之前以为的是收到icmp后,kernel更新route里的mtu,后续下一个tcp协商出来小的mss。
谢谢xintao
Hi, 我觉得会干扰已经建立的 tcp flow。优先级高于 mss 协商。
理由是,如果 mss 协商是正确的,那么就没有 pmtud 存在的必要了,pmtud 就是在 mss 协商不正确的情况才发挥作用。
kernel 收到 icmp 更新 route 的 mtu,这个我看代码[1]觉得这个参数应该是在 3 层上的吧,所以更新了目标 ip 对应的 mtu ,应该在 ip 层生效,ip 层没有 tcp 连接的概念,所以会立即生效的。
wiki 中[2] 也说,tcp 连接的第一个大于 MTU 的包会造成 ICMP code 3 type 4 发到 source,这时候就应该更新 PMTU 了,而不是等到下一次连接才行。这个功能对于 tcp 用户来说是透明的。(如果不透明的话,就需要用户去重建连接了)。
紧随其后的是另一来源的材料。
This is an optimization exercise on Yosys and OpenROAD, whose aim is small area, a short achievable clock period and few clock cycles, not a production implementation.
The RTL was checked by simulation tests, not by an equivalence proof against the original design.
Power figures rest on the tool's default switching activity, not on a simulated workload.

==> flow/config.mk <==
export PLATFORM = sky130hd
export DESIGN_NAME = bowler_pkt
export DESIGN_NICKNAME = bowler_pkt
export VERILOG_FILES = /design/flow/design.v
export SDC_FILE = /design/flow/constraint.sdc
export NUM_CORES = 4
export LEC_CHECK = 0
export CAP_MARGIN = 20
export CELL_PAD_IN_SITES_DETAIL_PLACEMENT = 1
export CELL_PAD_IN_SITES_GLOBAL_PLACEMENT = 2
export CORE_MARGIN = 2
export CORE_UTILIZATION = 40
export GPL_ROUTABILITY_DRIVEN = 1
export GPL_TIMING_DRIVEN = 1
export PLACE_DENSITY = 0.5
export SETUP_SLACK_MARGIN = 5
export SLEW_MARGIN = 20
==> flow/constraint.sdc <==
create_clock -name core_clock -period 12.0 [get_ports {clk}]
set_input_delay 2.4000 -clock core_clock [delete_from_list [all_inputs] [get_ports {clk}]]
set_output_delay 2.4000 -clock core_clock [all_outputs]
set_load 0.01 [all_outputs]
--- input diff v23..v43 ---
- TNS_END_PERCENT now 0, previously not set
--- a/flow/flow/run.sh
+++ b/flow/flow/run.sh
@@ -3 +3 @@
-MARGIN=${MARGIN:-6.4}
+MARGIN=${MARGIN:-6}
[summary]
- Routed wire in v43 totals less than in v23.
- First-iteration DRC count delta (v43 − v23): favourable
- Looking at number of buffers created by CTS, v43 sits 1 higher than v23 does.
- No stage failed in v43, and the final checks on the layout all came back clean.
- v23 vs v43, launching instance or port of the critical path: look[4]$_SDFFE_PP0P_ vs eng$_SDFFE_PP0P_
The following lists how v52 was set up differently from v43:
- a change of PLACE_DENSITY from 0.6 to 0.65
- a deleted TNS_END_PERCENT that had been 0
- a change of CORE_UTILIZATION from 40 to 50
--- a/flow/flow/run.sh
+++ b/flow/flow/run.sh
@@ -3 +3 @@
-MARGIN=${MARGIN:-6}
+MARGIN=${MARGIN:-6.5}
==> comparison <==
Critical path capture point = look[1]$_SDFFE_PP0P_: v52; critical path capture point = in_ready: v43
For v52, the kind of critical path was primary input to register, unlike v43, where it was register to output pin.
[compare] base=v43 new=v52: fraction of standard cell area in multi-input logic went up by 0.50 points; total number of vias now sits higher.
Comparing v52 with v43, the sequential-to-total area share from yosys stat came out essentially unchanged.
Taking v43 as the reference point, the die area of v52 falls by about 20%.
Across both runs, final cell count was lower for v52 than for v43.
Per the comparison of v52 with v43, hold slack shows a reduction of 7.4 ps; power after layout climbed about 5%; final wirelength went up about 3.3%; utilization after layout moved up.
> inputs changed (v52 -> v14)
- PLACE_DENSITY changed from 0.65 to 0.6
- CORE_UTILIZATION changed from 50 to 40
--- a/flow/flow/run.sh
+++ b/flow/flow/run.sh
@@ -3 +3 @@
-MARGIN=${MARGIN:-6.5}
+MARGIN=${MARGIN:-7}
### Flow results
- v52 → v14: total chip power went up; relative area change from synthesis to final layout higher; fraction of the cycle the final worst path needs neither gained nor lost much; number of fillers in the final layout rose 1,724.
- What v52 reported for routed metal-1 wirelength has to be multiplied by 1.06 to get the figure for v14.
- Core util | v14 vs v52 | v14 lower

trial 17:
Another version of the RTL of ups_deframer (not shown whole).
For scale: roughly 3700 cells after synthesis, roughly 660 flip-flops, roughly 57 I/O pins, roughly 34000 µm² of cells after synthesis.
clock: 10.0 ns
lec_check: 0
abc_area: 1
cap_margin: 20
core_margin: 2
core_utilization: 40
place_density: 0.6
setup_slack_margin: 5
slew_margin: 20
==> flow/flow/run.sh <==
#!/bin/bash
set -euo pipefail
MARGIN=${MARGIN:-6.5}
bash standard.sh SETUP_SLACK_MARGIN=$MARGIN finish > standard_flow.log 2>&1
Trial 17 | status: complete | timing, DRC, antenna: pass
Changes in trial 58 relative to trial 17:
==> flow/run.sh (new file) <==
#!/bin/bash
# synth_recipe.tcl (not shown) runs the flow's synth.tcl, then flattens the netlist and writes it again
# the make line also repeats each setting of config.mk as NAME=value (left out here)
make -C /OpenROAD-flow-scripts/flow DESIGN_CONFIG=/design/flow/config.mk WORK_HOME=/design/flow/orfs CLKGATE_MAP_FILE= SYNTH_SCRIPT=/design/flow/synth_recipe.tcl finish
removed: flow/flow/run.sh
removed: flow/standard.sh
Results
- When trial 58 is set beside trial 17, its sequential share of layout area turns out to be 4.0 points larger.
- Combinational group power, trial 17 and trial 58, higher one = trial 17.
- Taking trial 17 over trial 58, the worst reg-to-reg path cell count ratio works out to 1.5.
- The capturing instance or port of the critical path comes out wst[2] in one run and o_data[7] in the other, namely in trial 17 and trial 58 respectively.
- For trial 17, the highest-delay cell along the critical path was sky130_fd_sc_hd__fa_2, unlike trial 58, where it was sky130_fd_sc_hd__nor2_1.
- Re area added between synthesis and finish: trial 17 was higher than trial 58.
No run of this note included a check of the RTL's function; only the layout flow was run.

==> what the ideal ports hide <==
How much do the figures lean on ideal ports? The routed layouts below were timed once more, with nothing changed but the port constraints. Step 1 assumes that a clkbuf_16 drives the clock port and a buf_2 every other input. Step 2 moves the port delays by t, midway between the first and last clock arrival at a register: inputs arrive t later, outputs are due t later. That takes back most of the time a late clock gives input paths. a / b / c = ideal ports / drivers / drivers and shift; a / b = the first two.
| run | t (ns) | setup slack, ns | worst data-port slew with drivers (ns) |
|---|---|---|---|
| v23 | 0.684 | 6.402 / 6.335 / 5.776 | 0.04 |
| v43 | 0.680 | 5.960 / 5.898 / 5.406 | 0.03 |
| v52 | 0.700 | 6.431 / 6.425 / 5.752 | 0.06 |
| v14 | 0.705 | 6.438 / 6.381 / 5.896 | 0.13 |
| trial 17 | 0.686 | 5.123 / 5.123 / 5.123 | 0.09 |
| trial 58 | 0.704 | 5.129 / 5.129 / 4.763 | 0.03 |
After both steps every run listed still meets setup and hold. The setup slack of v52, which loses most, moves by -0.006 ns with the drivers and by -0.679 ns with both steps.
Background: an optimization exercise with open tools, aiming at small area, a short achievable clock period and few clock cycles per item. Do not read the settings as production practice. Function was checked by simulation only, so behaviour that the tests miss may differ from the original. No activity file was given, so power comes from the tool's default toggle rates.

// harp_rxf
module harp_rxf (
    input  wire       clk,
    input  wire       rst,         
    input  wire       in_valid,
    input  wire [7:0] in_data,
    output wire       in_ready,
    input  wire       flush,       
    output wire       out_valid,
    input  wire       out_ready,
    output wire [7:0] out_data,
    output wire       out_last,
    output wire [2:0] out_kind      
);
Size: about 6700 cells after synthesis, ~27 I/O pins, ~0.099 mm2 of cells after synthesis.
clock: 12.0 ns
lec_check: 0
cap_margin: 30
core_margin: 2
core_utilization: 70
cts_buf_list: sky130_fd_sc_hd__clkbuf_16
cts_cluster_diameter: 60
cts_cluster_size: 24
setup_slack_margin: 5
slew_margin: 40
run.sh (not shown) runs the stock make flow with config.mk's settings and CLKGATE_MAP_FILE= SYNTH_SCRIPT=/design/flow/synth_recipe.tcl, a recipe that flattens the netlist after the stock synthesis.
The baseline passed the timing, DRC and antenna checks.
Testbench counts at the start, summed over its fixed seeds: cycles 59,769, bytes 56,077.
Change:
Settings changed: CORE_UTILIZATION 70 to 60.
Effect:
- cell area goes up by 0.75%
- power goes up by 1.6%
- final cell count goes up by 3.6%
- routed wire length goes up by 3.3%
- setup slack gets better by 0.088 ns
- via count goes down by 2.2%
- global-route usage goes down by 4.3 points
- worst hold slack gets worse by 0.0069 ns
Change:
Settings changed: CORE_UTILIZATION 60 to 50, CTS_CLUSTER_DIAMETER 60 to 70, CTS_CLUSTER_SIZE 24 to 28.
Outcome: Core utilization drops by 11 points. Non-clock buffer count climbs by 4. Final area is about the same. Count of clock-buffer cells in the layout drops by 24. Via count drops by 0.71%. Worst hold slack improved by 0.0060 ns. Global-route usage drops by 5.6 points.
Change:
Settings changed: CTS_CLUSTER_DIAMETER 70 to 60, CTS_CLUSTER_SIZE 28 to 24.
Die area is unchanged.
Via count is about the same.
Sequential share of layout area fell by 0.49 points.
Register-to-register slack degrades by 0.07 ns.
Combinational power is about the same.
Worst setup slack degrades by 0.068 ns.
Design area rose by 0.73%.
Power rose by 2.2%.
Routed wire length barely changes.
Sequential power is about the same.
Worst hold slack is about the same.


Another version of the RTL of harp_rxf (not shown whole).
For scale: roughly 6700 cells after synthesis, ~27 I/O pins, roughly 100000 sq um of cells after synthesis.
==> flow/design.v (excerpt) <==
module harp_rxf (
    input  wire       clk,
    input  wire       rst,         
    input  wire       in_valid,
    input  wire [7:0] in_data,
    output wire       in_ready,
    input  wire       flush,       
    output wire       out_valid,
    input  wire       out_ready,
    output wire [7:0] out_data,
    output wire       out_last,
    output wire [2:0] out_kind      
);
    localparam [2:0] K_BADLEN   = 3'd1,
                     K_CHECKSUM = 3'd2,
                     K_BADTYPE  = 3'd3,
                     K_BADPTYPE = 3'd4,
                     K_LENMIS   = 3'd5;
    localparam       S_L   = 0,       
                     S_C   = 1,       
                     S_CK  = 2,       
                     S_P   = 3,       
                     S_DEC = 4;       
    localparam [4:0] O_L   = 5'b00001,
                     O_C   = 5'b00010,
                     O_CK  = 5'b00100,
                     O_P   = 5'b01000,
                     O_DEC = 5'b10000;
    reg  [7:0] mem_e [0:127];         
    reg  [7:0] mem_o [0:127];         
    reg  [8:0] tk;                    
    reg        iv;                    
    reg  [7:0] ib;
    reg  [7:0] rs;                    
    reg        wv;                    
    reg  [8:0] wp;                    
    reg        in_rdy;
    reg        fl_pend;               
    reg        fl_apply;              
    always @(posedge clk) begin
  ...
Settings: LEC_CHECK=0, CAP_MARGIN=30, CORE_MARGIN=2, CORE_UTILIZATION=50, CTS_BUF_LIST=sky130_fd_sc_hd__clkbuf_16, CTS_CLUSTER_DIAMETER=60, CTS_CLUSTER_SIZE=24, SETUP_SLACK_MARGIN=5, SLEW_MARGIN=40; clock period 12.0 ns.
The starting point completed with no timing, DRC or antenna violations.
Testbench counts at the start, summed over its fixed seeds: cycles 59,769, bytes 56,077.
Next try:
CTS_CLUSTER_DIAMETER = 70   (was 60)
CTS_CLUSTER_SIZE = 28   (was 24)
Effect: Register-to-register slack gets worse by 0.02 ns. Final area fell by 0.85%. Worst setup slack barely changes. Wire length is about the same. Final cell count fell by 0.69%. Core utilization fell by 0.47 points. Clock power fell by about 10%. Critical path depth does not change. Power fell by 2.9%. Area after synthesis does not change.

-- what the ideal ports hide --
In the flow no input, the clock included, has a driving cell. The finished layouts below were timed again as built, in two steps. Step 1: set_driving_cell puts a clkbuf_16 on clk and a buf_2 on each other input, an assumption about the parent block. Step 2, shift: input delay + t, output delay - t, t = (earliest + latest rising clock arrival at the registers) / 2. This alone moves slack from input paths to output paths. a / b / c = ideal / step 1 / step 2; a / b = the first two.
run	t (ns)	setup WS [ns]	worst setup path after step 2
the first run of note 1	0.879	7.228 / 7.228 / 7.194	input to register
the second run of note 1	0.906	7.316 / 7.316 / 7.221	input to register
the third run of note 1	0.903	7.467 / 7.467 / 7.070	input to register
the fourth run of note 1	0.927	7.399 / 7.399 / 7.045	input to register
the first run of note 2	0.915	7.556 / 7.470 / 7.342	input to register
the second run of note 2	0.912	7.556 / 7.469 / 7.360	input to register
After both steps every run listed still meets setup and hold. For the third run of note 1, which loses most, drivers alone change the setup slack by 0.000 ns; drivers and shift together by -0.397 ns.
1. https://github.com/torvalds/linux/blob/v3.15/net/ipv4/route.c#L951
2. https://en.wikipedia.org/wiki/Path_MTU_Discovery#cite_ref-6
嗯嗯昨天看了下代码加测试,确实是的。感谢
> 而且这个 path MTU 信息会在 route 的 cache 中,后续的发送会默认这个 path 的 MTU 就是 800,不会使用更高的尝试。
请教xintao,这个结论的依据有出处么?我看到的信息是 `Starting with Linux kernel version 3.6, there is no routing cache for IPv4 anymore.`
我说的这个 cache 和你说的 routing cache 可能不是同一个东西。
我的意思是,这个 pmtu 一经探测出来,后续就会一直使用(至少在一段时间内),而不是每一次发送一个包都会先发 1500 bytes 然后收到 ICMP,然后降低为 800 bytes 再重新发送。
就是说,会把这个 route(到目标地址的路线)对应的 mtu 放到某个 cache 中。这样也是合理的。但是不是说放在了 routing cache 中。
依据就是我上面的实验,可以看到 mtu 在一段时间内一直是使用的探测出来的值,而不是每次都探测。